Another path to non-disclosure that an adviser might contemplate is that the loan proceeds are only used for the payroll of employees who were not directly involved in advisory functions (e.g., staff involved in administrative, marketing, and receptionist duties), and as such, is not directly tied to the advisory services provided to the advisers clients. This approach clearly moves the adviser away from the scope of the SEC’s disclosure requirement. However, it should be noted that this approach makes the computation difficult with regards to any of the “forgiveness” aspects of the loan, and therefore, the portions of the PPP loan not forgiven, would be repaid pursuant to the terms of the loan.
Paths to Disclosure
It is apparent that a PPP loan will have minimal disclosure impact on broker-dealers, as no disclosure will be required if the terms of the PPP loan are followed. The same cannot be said for investment advisers. Ultimately, advisers should seriously consider making disclosures on their ADV Part 2A and on the Appendix I, if applicable, should they obtain a PPP loan. It appears that it would be better to defend a disclosure to the SEC, than argue with the Small Business Administration regarding whether the loan was not necessary for the ongoing operations of the adviser, especially where the SBA could base its argument in part on the advisers own lack of disclosure per SEC guidelines. A final thought on this matter is that the extent the SEC requires additional disclosure at a later date, it will be after the fact (i.e., once the loan is forgiven or being paid pursuant to its terms), and the initial disclosure will have been in all likelihood, removed from the Form ADV, as it will no longer be material.

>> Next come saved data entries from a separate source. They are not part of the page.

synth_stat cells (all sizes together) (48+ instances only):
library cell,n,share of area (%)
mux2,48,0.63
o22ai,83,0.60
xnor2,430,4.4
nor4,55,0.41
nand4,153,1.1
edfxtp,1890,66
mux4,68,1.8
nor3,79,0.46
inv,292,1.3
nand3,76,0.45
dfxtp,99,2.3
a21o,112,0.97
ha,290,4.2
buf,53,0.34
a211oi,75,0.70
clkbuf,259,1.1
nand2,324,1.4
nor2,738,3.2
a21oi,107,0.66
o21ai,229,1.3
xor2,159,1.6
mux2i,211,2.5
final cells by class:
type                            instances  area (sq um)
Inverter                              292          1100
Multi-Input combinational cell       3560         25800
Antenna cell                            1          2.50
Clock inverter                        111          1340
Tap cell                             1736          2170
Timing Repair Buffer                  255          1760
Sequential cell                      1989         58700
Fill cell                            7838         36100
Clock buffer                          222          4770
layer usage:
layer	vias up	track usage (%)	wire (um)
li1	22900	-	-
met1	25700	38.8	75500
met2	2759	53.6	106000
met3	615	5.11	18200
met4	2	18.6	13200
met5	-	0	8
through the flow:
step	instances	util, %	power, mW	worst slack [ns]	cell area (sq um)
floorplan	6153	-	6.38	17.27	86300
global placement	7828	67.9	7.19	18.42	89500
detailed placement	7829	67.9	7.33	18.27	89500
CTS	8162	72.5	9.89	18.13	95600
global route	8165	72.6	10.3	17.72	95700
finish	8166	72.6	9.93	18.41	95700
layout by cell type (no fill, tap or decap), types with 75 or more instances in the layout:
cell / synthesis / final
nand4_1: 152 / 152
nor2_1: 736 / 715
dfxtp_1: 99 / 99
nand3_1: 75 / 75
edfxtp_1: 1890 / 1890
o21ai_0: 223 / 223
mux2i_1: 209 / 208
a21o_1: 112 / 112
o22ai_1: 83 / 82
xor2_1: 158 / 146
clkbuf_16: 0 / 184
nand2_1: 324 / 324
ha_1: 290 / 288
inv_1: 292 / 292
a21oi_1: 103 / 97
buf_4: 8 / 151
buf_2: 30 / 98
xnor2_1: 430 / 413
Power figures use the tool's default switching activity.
--- config.mk ---
export PLATFORM = sky130hd
export DESIGN_NAME = cau_front
export DESIGN_NICKNAME = d
export VERILOG_FILES = /design/src/rtl/core/cau_pkg.sv /design/src/rtl/core/cau_front.sv
export SDC_FILE = /design/constraint.sdc
export NUM_CORES = 1
export LEC_CHECK = 0
export BUFFER_PORTS_ARGS = -buffer_cell sky130_fd_sc_hd__buf_2
export CORE_AREA = 2 2 53 55
export DETAILED_ROUTE_END_ITERATION = 8
export DIE_AREA = 0 0 55 57
export PLACE_DENSITY_LB_ADDON = 0.1
export SYNTH_ARGS = -nofsm -noshare
export SYNTH_HDL_FRONTEND = slang
export SYNTH_SLANG_ARGS = --single-unit
export TNS_END_PERCENT = 30
--- constraint.sdc ---
create_clock -name vclk -period 1.03
set_clock_uncertainty 0.1 [all_clocks]
set_input_delay 0.206 -clock vclk [all_inputs]
set_output_delay 0.206 -clock vclk [all_outputs]
set_load 0.005 [all_outputs]
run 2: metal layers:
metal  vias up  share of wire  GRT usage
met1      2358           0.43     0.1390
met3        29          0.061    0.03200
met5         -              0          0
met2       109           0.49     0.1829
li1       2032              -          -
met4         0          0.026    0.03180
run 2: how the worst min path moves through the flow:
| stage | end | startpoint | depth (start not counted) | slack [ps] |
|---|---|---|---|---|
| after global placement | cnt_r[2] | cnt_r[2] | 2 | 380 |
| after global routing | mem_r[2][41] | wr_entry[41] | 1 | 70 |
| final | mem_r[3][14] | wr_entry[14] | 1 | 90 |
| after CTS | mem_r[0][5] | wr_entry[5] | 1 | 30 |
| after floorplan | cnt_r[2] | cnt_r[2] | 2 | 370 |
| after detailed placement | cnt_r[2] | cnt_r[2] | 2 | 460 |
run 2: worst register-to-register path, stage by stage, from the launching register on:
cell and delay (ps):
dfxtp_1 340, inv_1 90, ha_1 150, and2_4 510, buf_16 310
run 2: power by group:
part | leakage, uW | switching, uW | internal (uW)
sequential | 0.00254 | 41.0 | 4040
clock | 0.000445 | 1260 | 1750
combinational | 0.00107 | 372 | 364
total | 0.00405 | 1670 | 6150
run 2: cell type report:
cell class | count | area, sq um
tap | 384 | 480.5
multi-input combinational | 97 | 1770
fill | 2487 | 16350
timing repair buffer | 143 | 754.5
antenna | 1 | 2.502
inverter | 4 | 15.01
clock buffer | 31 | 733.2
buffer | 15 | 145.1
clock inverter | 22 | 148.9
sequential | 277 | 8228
<file path="config.mk">
export PLATFORM = sky130hd
export DESIGN_NAME = utf8_stream_decoder
export DESIGN_NICKNAME = d
export VERILOG_FILES = /design/src/hw/rtl/utf8sd_pkg.sv /design/src/hw/rtl/utf8sd_decode_unit.sv /design/src/hw/rtl/utf8_stream_decoder.sv
export VERILOG_INCLUDE_DIRS = /design/src /design/src/hw/rtl
export SDC_FILE = /design/constraint.sdc
export NUM_CORES = 1
export LEC_CHECK = 0
export ABC_CLOCK_PERIOD_IN_PS = 4900
export BUFFER_PORTS_ARGS = -buffer_cell sky130_fd_sc_hd__buf_4
export CORE_AREA = 2 2 110 112
export CTS_BUF_LIST = sky130_fd_sc_hd__clkbuf_16
export DETAILED_ROUTE_END_ITERATION = 10
export DIE_AREA = 0 0 112 114
export HOLD_SLACK_MARGIN = 0.15
export PLACE_DENSITY = 0.54
export SETUP_SLACK_MARGIN = 0.3
export SYNTH_ARGS = -nofsm -noshare
export SYNTH_HDL_FRONTEND = slang
export SYNTH_SLANG_ARGS = --single-unit
export TNS_END_PERCENT = 5
</file>
<file path="constraint.sdc">
create_clock -name i_clk -period 4.9 [get_ports i_clk]
set_input_delay 0.98 -clock i_clk [delete_from_list [all_inputs] [get_ports i_clk]]
set_output_delay 0.98 -clock i_clk [all_outputs]
set_load 0.005 [all_outputs]
</file>
<file path="src/hw/rtl/utf8_stream_decoder_defines.svh">
// ----------------------------------------------------------------------------
// UTF-8 stream decoder assertion macros
// Shared assertion wrappers for the decoder RTL.
// ----------------------------------------------------------------------------
`ifndef UTF8_STREAM_DECODER_DEFINES_SVH
`define UTF8_STREAM_DECODER_DEFINES_SVH

// Check a property on every clock edge outside reset.
`define UTF8SD_ASSERT(label, prop, msg) \
    label: assert property (@(posedge i_clk) disable iff (!i_rst_n) (prop)) \
        else $error(msg);

// Check a property on every clock edge, reset included.
`define UTF8SD_ASSERT_ALWAYS(label, prop, msg) \
    label: assert property (@(posedge i_clk) (prop)) else $error(msg);

`endif

</file>
<file path="src/hw/rtl/utf8sd_pkg.sv">
// ----------------------------------------------------------------------------
// UTF-8 stream decoder package
// Types, constants and decode-step result shared by the decoder modules.
// ----------------------------------------------------------------------------
package utf8sd_pkg;

    localparam int BYTE_W    = 8;
    localparam int CP_W      = 21;
    localparam int HOLD_D    = 4;
    localparam int AVAIL_W   = 3;
    localparam int TDATA_O_W = 24;

    localparam logic [CP_W-1:0] REPLACEMENT = 21'h00FFFD;
    localparam logic [CP_W-1:0] MAX_SCALAR  = 21'h10FFFF;
    localparam logic [CP_W-1:0] SURR_LO     = 21'h00D800;
    localparam logic [CP_W-1:0] SURR_HI     = 21'h00DFFF;
    localparam logic [CP_W-1:0] MIN_2BYTE   = 21'h000080;
    localparam logic [CP_W-1:0] MIN_3BYTE   = 21'h000800;
    localparam logic [CP_W-1:0] MIN_4BYTE   = 21'h010000;

    localparam logic [BYTE_W-1:0] LEAD2_MASK = 8'hE0;
    localparam logic [BYTE_W-1:0] LEAD2_CODE = 8'hC0;
    localparam logic [BYTE_W-1:0] LEAD3_MASK = 8'hF0;
    localparam logic [BYTE_W-1:0] LEAD3_CODE = 8'hE0;
    localparam logic [BYTE_W-1:0] LEAD4_MASK = 8'hF8;
    localparam logic [BYTE_W-1:0] LEAD4_CODE = 8'hF0;
    localparam logic [1:0]        CONT_TAG   = 2'b10;

    typedef enum logic {
        ST_IDLE,
        ST_DECODE
    } t_state;

    typedef enum logic [1:0] {
        ACT_EMIT,
        ACT_HOLD,
        ACT_TERM
    } t_act;

    typedef struct packed {
        t_act              act;
        logic [CP_W-1:0]   cp;
        logic              sub;
        logic [AVAIL_W-1:0] adv;
    } t_dec_res;

endpackage

</file>
<file path="src/hw/rtl/utf8sd_decode_unit.sv">
// ----------------------------------------------------------------------------
// UTF-8 decode step
// Decodes the sequence at the head of the pending window: one code point,
// a replacement, a hold of an incomplete sequence, or the terminator.
// ----------------------------------------------------------------------------
module utf8sd_decode_unit
    import utf8sd_pkg::*;
(
    input  logic [HOLD_D-1:0][BYTE_W-1:0] i_win,
    input  logic [AVAIL_W-1:0]            i_avail,
    input  logic                          i_fin,
    output t_dec_res                      o_res
);

    logic [1:0]      extra;
    logic [AVAIL_W-1:0] seq_len;
    logic            bad_cont;
    logic [CP_W-1:0] cp;
    logic            bad_range;

    always_comb begin
        if ((i_win[0] & LEAD2_MASK) == LEAD2_CODE) begin
            extra = 2'd1;
        end else if ((i_win[0] & LEAD3_MASK) == LEAD3_CODE) begin
            extra = 2'd2;
        end else if ((i_win[0] & LEAD4_MASK) == LEAD4_CODE) begin
            extra = 2'd3;
        end else begin
            extra = 2'd0;
        end
        seq_len = {1'b0, extra} + 3'd1;

        bad_cont = (i_win[1][7:6] != CONT_TAG)
                || (extra >= 2'd2 && i_win[2][7:6] != CONT_TAG)
                || (extra == 2'd3 && i_win[3][7:6] != CONT_TAG);

        case (extra)
            2'd1:    cp = {10'd0, i_win[0][4:0], i_win[1][5:0]};
            2'd2:    cp = {5'd0, i_win[0][3:0], i_win[1][5:0], i_win[2][5:0]};
            2'd3:    cp = {i_win[0][2:0], i_win[1][5:0], i_win[2][5:0], i_win[3][5:0]};
            default: cp = {13'd0, i_win[0]};
        endcase

        bad_range = (extra == 2'd1 && cp < MIN_2BYTE)
                 || (extra == 2'd2 && cp < MIN_3BYTE)
                 || (extra == 2'd3 && cp < MIN_4BYTE)
                 || cp > MAX_SCALAR
                 || (cp >= SURR_LO && cp <= SURR_HI);

        o_res.act = ACT_EMIT;
        o_res.cp  = {13'd0, i_win[0]};
        o_res.sub = 1'b0;
        o_res.adv = 3'd1;

        if (i_win[0] == '0) begin
            o_res.act = ACT_TERM;
            o_res.cp  = '0;
        end else if (!i_win[0][7]) begin
            o_res.cp = {13'd0, i_win[0]};
        end else if (extra == 2'd0) begin
            o_res.cp  = REPLACEMENT;
            o_res.sub = 1'b1;
        end else if (seq_len > i_avail) begin
            if (i_fin) begin
                o_res.cp  = REPLACEMENT;
                o_res.sub = 1'b1;
                o_res.adv = i_avail;
            end else begin
                o_res.act = ACT_HOLD;
                o_res.adv = i_avail;
            end
        end else if (bad_cont) begin
            o_res.cp  = REPLACEMENT;
            o_res.sub = 1'b1;
        end else if (bad_range) begin
            o_res.cp  = REPLACEMENT;
            o_res.sub = 1'b1;
            o_res.adv = seq_len;
        end else begin
            o_res.cp  = cp;
            o_res.adv = seq_len;
        end
    end

endmodule

</file>
<file path="src/hw/rtl/utf8_stream_decoder.sv">
// ----------------------------------------------------------------------------
// UTF-8 stream decoder
// Byte-serial UTF-8 to code point decoder with U+FFFD replacement.
// ----------------------------------------------------------------------------
// Input channel s_*: one text byte per item in s_tdata, s_tlast marks the
// last byte of the text. Output channel m_*: one code point per item in
// m_tdata[20:0], m_tuser set on a replacement, m_tlast on the last result of
// the text or on the NUL terminator.
// An accepted byte is appended to the pending window; the sequencer then runs
// the shared decode step once per cycle over the window, each step giving at
// most one result, until the window is used up, a NUL ends the text or an
// incomplete sequence is held for the next byte. After the accept in ST_IDLE,
// each decode step in ST_DECODE gives a result or a hold; a bad continuation
// replays the bytes after the lead. The first result is registered by the first
// decode step after the accept. s_tready is low while a byte is being decoded.
// A full output register that is not taken stalls the decode step; the input
// then stays blocked until the byte's last result is registered.
// Reset drops any held bytes, clears the terminated flag and empties the
// output register.
// ----------------------------------------------------------------------------
module utf8_stream_decoder
    import utf8sd_pkg::*;
(
    input  logic                 i_clk,
    input  logic                 i_rst_n,
    input  logic                 s_tvalid,
    output logic                 s_tready,
    input  logic [BYTE_W-1:0]    s_tdata,   // [7:0] text_byte
    input  logic                 s_tlast,   // final_byte
    output logic                 m_tvalid,
    input  logic                 m_tready,
    output logic [TDATA_O_W-1:0] m_tdata,   // [20:0] code_point, [23:21] zero
    output logic                 m_tuser,   // [0] substituted
    output logic                 m_tlast    // end_of_text
);

`include "utf8_stream_decoder_defines.svh"

    t_state                        r_state, n_state;
    logic [HOLD_D-1:0][BYTE_W-1:0] r_pend, n_pend;
    logic [AVAIL_W-1:0]            r_avail, n_avail;
    logic                          r_fin, n_fin;
    logic                          r_term, n_term;
    logic                          r_m_valid, n_m_valid;
    logic [CP_W-1:0]               r_m_cp;
    logic                          r_m_sub;
    logic                          r_m_eot;
    logic                          out_free;
    logic                          load;
    logic                          eot;
    t_dec_res                      dec;

    utf8sd_decode_unit u_decode (
        .i_win   (r_pend),
        .i_avail (r_avail),
        .i_fin   (r_fin),
        .o_res   (dec)
    );

    assign out_free = !r_m_valid || m_tready;

    always_comb begin
        n_state = r_state;
        n_pend  = r_pend;
        n_avail = r_avail;
        n_fin   = r_fin;
        n_term  = r_term;
        load    = 1'b0;
        eot     = 1'b0;
        unique case (r_state)
            ST_IDLE: begin
                if (s_tvalid) begin
                    if (r_term) begin
                        if (s_tlast) begin
                            n_term = 1'b0;
                        end
                    end else begin
                        n_pend[r_avail[1:0]] = s_tdata;
                        n_avail              = r_avail + 3'd1;
                        n_fin                = s_tlast;
                        n_state              = ST_DECODE;
                    end
                end
            end
            ST_DECODE: begin
                if (out_free) begin
                    unique case (dec.act)
                        ACT_TERM: begin
                            load    = 1'b1;
                            eot     = 1'b1;
                            n_term  = !r_fin;
                            n_avail = '0;
                            n_state = ST_IDLE;
                        end
                        ACT_HOLD: begin
                            n_state = ST_IDLE;
                        end
                        ACT_EMIT: begin
                            load = 1'b1;
                            if (dec.adv == r_avail) begin
                                eot     = r_fin;
                                n_avail = '0;
                                n_state = ST_IDLE;
                            end else begin
                                n_avail = r_avail - dec.adv;
                                n_pend  = r_pend >> {dec.adv, 3'b000};
                            end
                        end
                        default: begin
                            n_state = ST_IDLE;
                        end
                    endcase
                end
            end
            default: begin
                n_state = ST_IDLE;
            end
        endcase

        if (load) begin
            n_m_valid = 1'b1;
        end else if (m_tready) begin
            n_m_valid = 1'b0;
        end else begin
            n_m_valid = r_m_valid;
        end
    end

    always_ff @(posedge i_clk) begin
        if (!i_rst_n) begin
            r_state   <= ST_IDLE;
            r_avail   <= '0;
            r_term    <= 1'b0;
            r_m_valid <= 1'b0;
        end else begin
            r_state   <= n_state;
            r_avail   <= n_avail;
            r_term    <= n_term;
            r_m_valid <= n_m_valid;
        end
    end

    always_ff @(posedge i_clk) begin
        r_pend <= n_pend;
        r_fin  <= n_fin;
        if (load) begin
            r_m_cp  <= dec.cp;
            r_m_sub <= dec.sub;
            r_m_eot <= eot;
        end
    end

    assign s_tready = (r_state == ST_IDLE);
    assign m_tvalid = r_m_valid;
    assign m_tdata  = {{(TDATA_O_W-CP_W){1'b0}}, r_m_cp};
    assign m_tuser  = r_m_sub;
    assign m_tlast  = r_m_eot;

    `UTF8SD_ASSERT(a_idle_holds_partial, s_tready |-> r_avail <= 3'd3, "idle window too full")
    `UTF8SD_ASSERT(a_decode_has_bytes, r_state == ST_DECODE |-> r_avail != 3'd0, "decode on empty window")
    `UTF8SD_ASSERT(a_term_no_hold, r_term |-> r_avail == 3'd0, "bytes held after terminator")
    `UTF8SD_ASSERT(a_sub_is_fffd, m_tvalid && m_tuser |-> m_tdata[CP_W-1:0] == REPLACEMENT, "substitute not U+FFFD")
    `UTF8SD_ASSERT(a_stall_blocks_decode, r_state == ST_DECODE && m_tvalid && !m_tready |=> r_avail == $past(r_avail), "decode advanced while stalled")

endmodule

</file>
### config.mk
export PLATFORM = sky130hd
export DESIGN_NAME = macd_ema_filter_bank
export DESIGN_NICKNAME = d
export VERILOG_FILES = /design/src/rtl/mef_pkg.sv /design/src/rtl/macd_ema_filter_bank.sv /design/src/rtl/mef_alpha_div.sv /design/src/rtl/mef_ema_unit.sv
export VERILOG_INCLUDE_DIRS = /design/src /design/src/rtl
export SDC_FILE = /design/constraint.sdc
export NUM_CORES = 2
export LEC_CHECK = 0
export BUFFER_PORTS_ARGS = -buffer_cell sky130_fd_sc_hd__buf_4
export CORE_MARGIN = 2
export CORE_UTILIZATION = 45
export CTS_CLUSTER_DIAMETER = 60
export DETAILED_ROUTE_END_ITERATION = 10
export GPL_ROUTABILITY_DRIVEN = 1
export SLEW_MARGIN = 20
export SYNTH_ARGS = -nofsm -noshare
export SYNTH_HDL_FRONTEND = slang
export SYNTH_SLANG_ARGS = --single-unit
### constraint.sdc
create_clock -name clk_i -period 16.2 [get_ports clk_i]
set_input_delay 3.24 -clock clk_i [delete_from_list [all_inputs] [get_ports clk_i]]
set_output_delay 3.24 -clock clk_i [all_outputs]
set_load 0.05 [all_outputs]
===== config.mk =====
export PLATFORM = sky130hd
export DESIGN_NAME = lbh_ctrl
export DESIGN_NICKNAME = d
export VERILOG_FILES = /design/src/rtl/lbh_pkg.sv /design/src/rtl/lbh_ctrl.sv
export SDC_FILE = /design/constraint.sdc
export NUM_CORES = 1
export LEC_CHECK = 0
export ABC_AREA = 1
export BUFFER_PORTS_ARGS = -buffer_cell sky130_fd_sc_hd__buf_2
export CAP_MARGIN = 20
export CORE_MARGIN = 3
export CORE_UTILIZATION = 48
export CTS_CLUSTER_SIZE = 25
export DETAILED_ROUTE_END_ITERATION = 6
export GPL_TIMING_DRIVEN = 0
export PLACE_DENSITY = 0.78
export SETUP_SLACK_MARGIN = 0.1
export SYNTH_ARGS = -nofsm -noshare
export SYNTH_HDL_FRONTEND = slang
export SYNTH_SLANG_ARGS = --single-unit

===== constraint.sdc =====
create_clock -name clk -period 2 [get_ports clk]
set_clock_uncertainty 0.05 [all_clocks]
set_input_delay 0.1 -clock clk [delete_from_list [all_inputs] [get_ports clk]]
set_output_delay 0.1 -clock clk [all_outputs]
set_load 0.02 [all_outputs]
<file path="config.mk">
export PLATFORM = sky130hd
export DESIGN_NAME = aspect_ratio_reducer_core_flat
export DESIGN_NICKNAME = d
export VERILOG_FILES = /design/src/hw/rtl/arr_pkg.sv /design/src/hw/rtl/arr_in_if.sv /design/src/hw/rtl/arr_out_if.sv /design/src/hw/rtl/aspect_ratio_reducer_core.sv /design/src/flat_wrapper.sv
export SDC_FILE = /design/constraint.sdc
export NUM_CORES = 1
export LEC_CHECK = 0
export BUFFER_PORTS_ARGS = -buffer_cell sky130_fd_sc_hd__buf_2
export CAP_MARGIN = 15
export CORE_ASPECT_RATIO = 1.5
export CORE_UTILIZATION = 62
export CTS_CLUSTER_SIZE = 8
export DETAILED_ROUTE_END_ITERATION = 8
export PLACE_DENSITY = 0.93
export SLEW_MARGIN = 0
export SYNTH_ARGS = -nofsm -noshare
export SYNTH_HDL_FRONTEND = slang
export SYNTH_SLANG_ARGS = --single-unit
export TNS_END_PERCENT = 50
</file>
<file path="constraint.sdc">
create_clock -name clk_i -period 7.7 [get_ports clk_i]
set_input_delay 1.155 -clock clk_i [delete_from_list [all_inputs] [get_ports clk_i]]
set_output_delay 1.155 -clock clk_i [all_outputs]
set_load 0.02 [all_outputs]
</file>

However, with the above in mind, the final, and potentially most painful aspect for advisers is not really the disclosure on the Form ADV. That pain remains to be that the updated Form ADV (or a summary of the disclosures), will have to be offered to all clients, again, because the disclosure is regarding financial condition, and as such, it is deemed to be material. This comes almost immediately after most advisers have just completed the annual update and offering/delivery process for their Form ADV.
For advisers, each choice has ramifications, and the implications of their decision should be carefully considered. As to broker-dealers, they get a walk on PPP loan disclosures, assuming they comply with the terms and conditions of a PPP loan.